SOUTHAMPTON port terminal operator DP World is no longer a partner in the body behind the Solent Freeport following the controversy over the sacking of 800 P&O Ferries workers.

A government minister said the Dubai-owned company, which runs the city's deep water cargo terminal, had left the board of the freeport project and was no longer a partner in the freeport consortium.

The £2billion freeport scheme, given the go-ahead last year, aims to bring more than 25,000 jobs to the region by creating economic zones where lower taxes and less red tape apply.

But there had been calls for DP World to lose all government contracts, including involvement in two freeport schemes, after the laying-off without notice of 800 crew at its P&O Ferries business.

The company did not go through the required consultation procedures and is replacing the crew with lower-paid agency staff.

The news that DP World had left the freeport board and would not be a partner in the consortium came in answers to questions tabled in the House of Lords by crossbench peer Lord Macpherson and former Green Party leader Baroness Bennett.

Both had asked what plans the government had to review DP World’s contracts for the Solent and Thames freeports.

In answer to Lord Macpherson’s questions, the levelling up minister Lord Greenhalgh said: “On March 28 2022, DP World resigned from the Solent Freeport Board and are no longer a partner in the freeport consortium.
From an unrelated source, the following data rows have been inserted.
### src/rtl/accelerator_top_sequencer.sv
// accelerator_top_sequencer: streams W/B/X operands into an accelerator, buffers Y results in a FIFO for the result stream; CLK/RST(sync, low) clock/reset, CMD_* job control, S_* operand in, M_* result out, ACC_* accelerator side
module accelerator_top_sequencer #(
  parameter int DATA_SIZE  = 64,
  parameter int FIFO_DEPTH = 8
) (
  input  logic                 CLK,
  input  logic                 RST,
  input  logic                 CMD_START,
  input  logic                 CMD_ABORT,
  output logic                 CMD_BUSY,
  output logic                 CMD_DONE,
  output logic                 CMD_ERROR,
  input  logic [DATA_SIZE-1:0] SIZE_X_IN,
  input  logic [DATA_SIZE-1:0] SIZE_L_IN,
  input  logic [DATA_SIZE-1:0] SIZE_Y_IN,
  input  logic [DATA_SIZE-1:0] S_DATA,
  input  logic                 S_VALID,
  output logic                 S_READY,
  output logic [DATA_SIZE-1:0] M_DATA,
  output logic                 M_VALID,
  input  logic                 M_READY,
  output logic                 ACC_START,
  input  logic                 ACC_READY,
  output logic                 ACC_W_IN_L_ENABLE,
  output logic                 ACC_W_IN_X_ENABLE,
  output logic                 ACC_B_IN_ENABLE,
  output logic                 ACC_X_IN_ENABLE,
  output logic [DATA_SIZE-1:0] ACC_W_IN,
  output logic [DATA_SIZE-1:0] ACC_B_IN,
  output logic [DATA_SIZE-1:0] ACC_X_IN,
  input  logic                 ACC_Y_OUT_ENABLE,
  input  logic [DATA_SIZE-1:0] ACC_Y_OUT
);
  localparam int AW = $clog2(FIFO_DEPTH);
  localparam logic [DATA_SIZE-1:0] ONE = DATA_SIZE'(1);
  typedef enum logic [2:0] {IDLE, LOAD_W, LOAD_B, LOAD_X, RUN, DONE} state_t;
  state_t state_q, state_d;
  logic [DATA_SIZE-1:0] sx_q, sl_q, sy_q, j_q, i_q, y_q;
  logic [DATA_SIZE-1:0] w_data_q, b_data_q, x_data_q;
  logic [DATA_SIZE-1:0] mem_q [FIFO_DEPTH];
  logic [AW:0] wp_q, rp_q;
  logic seen_q, err_q, s_ready_q, acc_start_q, wl_q, wx_q, b_q, x_q;
  logic beat, launch, abort, j_end, i_end, b_end, last, zero;
  logic empty, full, pop, push_req, push, ovf;
  assign launch   = state_q == IDLE && CMD_START;
  assign abort    = state_q != IDLE && CMD_ABORT;
  assign beat     = s_ready_q && S_VALID && !CMD_ABORT;
  assign j_end    = j_q == sx_q - ONE;
  assign i_end    = i_q == sl_q - ONE;
  assign b_end    = j_q == sl_q - ONE;
  assign last     = beat && (state_q == LOAD_W ? j_end && i_end : state_q == LOAD_B ? b_end : j_end);
  assign zero     = sx_q == '0 || sl_q == '0;
  assign empty    = wp_q == rp_q;
  assign full     = wp_q == {~rp_q[AW], rp_q[AW-1:0]};
  assign pop      = !empty && M_READY;
  assign push_req = state_q == RUN && ACC_Y_OUT_ENABLE;
  assign push     = push_req && (!full || pop);
  assign ovf      = push_req && full && !pop;
  always_ff @(posedge CLK) begin
    if (!RST) state_q <= IDLE;
    else state_q <= state_d;
  end
  always_comb begin
    state_d = state_q;
    case (state_q)
      IDLE:    state_d = CMD_START ? LOAD_W : IDLE;
      LOAD_W:  state_d = zero ? DONE : last ? LOAD_B : LOAD_W;
      LOAD_B:  state_d = last ? LOAD_X : LOAD_B;
      LOAD_X:  state_d = last ? RUN : LOAD_X;
      RUN:     state_d = seen_q && y_q == sy_q ? DONE : RUN;
      DONE:    state_d = IDLE;
      default: state_d = IDLE;
    endcase
    if (abort) state_d = IDLE;
  end
  always_comb begin
    CMD_BUSY          = RST && state_q != IDLE;
    CMD_DONE          = RST && state_q == DONE && !CMD_ABORT;
    CMD_ERROR         = RST && err_q;
    S_READY           = RST && s_ready_q;
    M_VALID           = RST && !empty;
    M_DATA            = RST ? mem_q[rp_q[AW-1:0]] : '0;
    ACC_START         = RST && acc_start_q;
    ACC_W_IN_L_ENABLE = RST && wl_q;
    ACC_W_IN_X_ENABLE = RST && wx_q;
    ACC_B_IN_ENABLE   = RST && b_q;
    ACC_X_IN_ENABLE   = RST && x_q;
    ACC_W_IN          = RST ? w_data_q : '0;
    ACC_B_IN          = RST ? b_data_q : '0;
    ACC_X_IN          = RST ? x_data_q : '0;
  end
  always_ff @(posedge CLK) begin
    if (!RST) begin
      {sx_q, sl_q, sy_q, j_q, i_q, y_q} <= '0;
      {w_data_q, b_data_q, x_data_q} <= '0;
      {seen_q, err_q, s_ready_q, acc_start_q, wl_q, wx_q, b_q, x_q} <= '0;
      wp_q <= '0;
      rp_q <= '0;
    end else begin
      if (launch) begin
        sx_q <= SIZE_X_IN;
        sl_q <= SIZE_L_IN;
        sy_q <= SIZE_Y_IN;
      end
      // ready only once a phase has settled, giving a one-cycle gap at each phase entry
      s_ready_q   <= state_d == state_q && (state_q == LOAD_W || state_q == LOAD_B || state_q == LOAD_X);
      acc_start_q <= state_d == RUN && state_q != RUN;
      wx_q        <= beat && state_q == LOAD_W;
      wl_q        <= beat && state_q == LOAD_W && j_end;
      b_q         <= beat && state_q == LOAD_B;
      x_q         <= beat && state_q == LOAD_X;
      if (beat && state_q == LOAD_W) w_data_q <= S_DATA;
      if (beat && state_q == LOAD_B) b_data_q <= S_DATA;
      if (beat && state_q == LOAD_X) x_data_q <= S_DATA;
      j_q    <= launch ? '0 : beat ? ((state_q == LOAD_B ? b_end : j_end) ? '0 : j_q + ONE) : j_q;
      i_q    <= launch ? '0 : beat && state_q == LOAD_W && j_end ? (i_end ? '0 : i_q + ONE) : i_q;
      y_q    <= launch ? '0 : state_q == RUN && pop ? y_q + ONE : y_q;
      seen_q <= launch ? 1'b0 : seen_q | (state_q == RUN && !acc_start_q && ACC_READY);
      err_q  <= launch ? 1'b0 : err_q | (state_q == LOAD_W && zero) | ovf;
      wp_q   <= abort ? '0 : wp_q + {{AW{1'b0}}, push};
      rp_q   <= abort ? '0 : rp_q + {{AW{1'b0}}, pop};
    end
  end
  always_ff @(posedge CLK) begin
    if (push) mem_q[wp_q[AW-1:0]] <= ACC_Y_OUT;
  end
endmodule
“The government is working to urgently understand the facts of what happened in this case and establish whether DP World are in breach of any of the requirements on them as investors in the Thames Freeport.

“Freeports are expected to receive around £25million seed capital, paid to a local authority and to be invested at sites within the freeport geography. Release of funding is subject to approval of a full business case and currently, no full business cases have been approved.”
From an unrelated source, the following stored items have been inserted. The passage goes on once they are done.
### config.mk
export PLATFORM = sky130hd
export DESIGN_NAME = clk_div_prog
export DESIGN_NICKNAME = d
export VERILOG_FILES = /design/src/rtl/clk_div_prog.sv
export SDC_FILE = /design/constraint.sdc
export NUM_CORES = 1
export LEC_CHECK = 0
export ABC_CLOCK_PERIOD_IN_PS = 17000
export CORE_MARGIN = 3
export CORE_UTILIZATION = 60
export DETAILED_ROUTE_END_ITERATION = 12
export GPL_ROUTABILITY_DRIVEN = 0
export PLACE_DENSITY = 0.84
export SETUP_SLACK_MARGIN = 0.4
export SYNTH_ARGS = -nofsm -noshare
export SYNTH_HDL_FRONTEND = slang
export SYNTH_SLANG_ARGS = --single-unit
### constraint.sdc
create_clock -name clk -period 17 [get_ports clk]
set_input_delay 2.55 -clock clk [delete_from_list [all_inputs] [get_ports clk]]
set_output_delay 2.55 -clock clk [all_outputs]
set_load 0.05 [all_outputs]
--- config.mk ---
export PLATFORM = sky130hd
export DESIGN_NAME = byte_unstripping_n
export DESIGN_NICKNAME = d
export VERILOG_FILES = /design/src/rtl/byte_unstripping_n_pkg.sv /design/src/rtl/byte_unstripping_n_lane_fifo.sv /design/src/rtl/byte_unstripping_n.sv
export SDC_FILE = /design/constraint.sdc
export NUM_CORES = 1
export LEC_CHECK = 0
export ABC_AREA = 1
export BUFFER_PORTS_ARGS = -buffer_cell sky130_fd_sc_hd__buf_4
export CORE_ASPECT_RATIO = 0.5
export CORE_MARGIN = 1
export CORE_UTILIZATION = 35
export DETAILED_ROUTE_END_ITERATION = 16
export PLACE_DENSITY = 0.62
export SETUP_SLACK_MARGIN = 0.1
export SKIP_CTS_REPAIR_TIMING = 1
export SLEW_MARGIN = 20
export SYNTH_ARGS = -nofsm -noshare
export SYNTH_HDL_FRONTEND = slang
export SYNTH_SLANG_ARGS = --single-unit
--- constraint.sdc ---
create_clock -name clk_f -period 1.75 [get_ports clk_f]
set_input_delay 0.35 -clock clk_f [delete_from_list [all_inputs] [get_ports clk_f]]
set_output_delay 0.35 -clock clk_f [all_outputs]
set_load 0.1 [all_outputs]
Replying to Baroness Bennett, he added: “The business secretary wrote to the Insolvency Service on March 23 asking them to urgently undertake a thorough enquiry into the actions of P&O Ferries.

"Following this review the Insolvency Service confirmed on April 1 they have initiated both formal criminal and civil investigations into the circumstances surrounding the recent redundancies made by P&O Ferries.”

DP World declined to comment. 

Southampton Test's Labour MP, Alan Whitehead, said of DP World's exit as freeport board member and partner: "I know that this is something that Southampton's Labour councillors called for last month and I think it is the right course of action given the blatant disregard for workers rights that DP World owned P&O Ferries has shown.

"I think their absence from the freeport board will give people some assurances that the opportunities promised under the freeport project won't be at the expense of workers in our city."

A spokesperson for the Solent Freeport said: "We can confirm that DP World is no longer on the board of the Solent Freeport."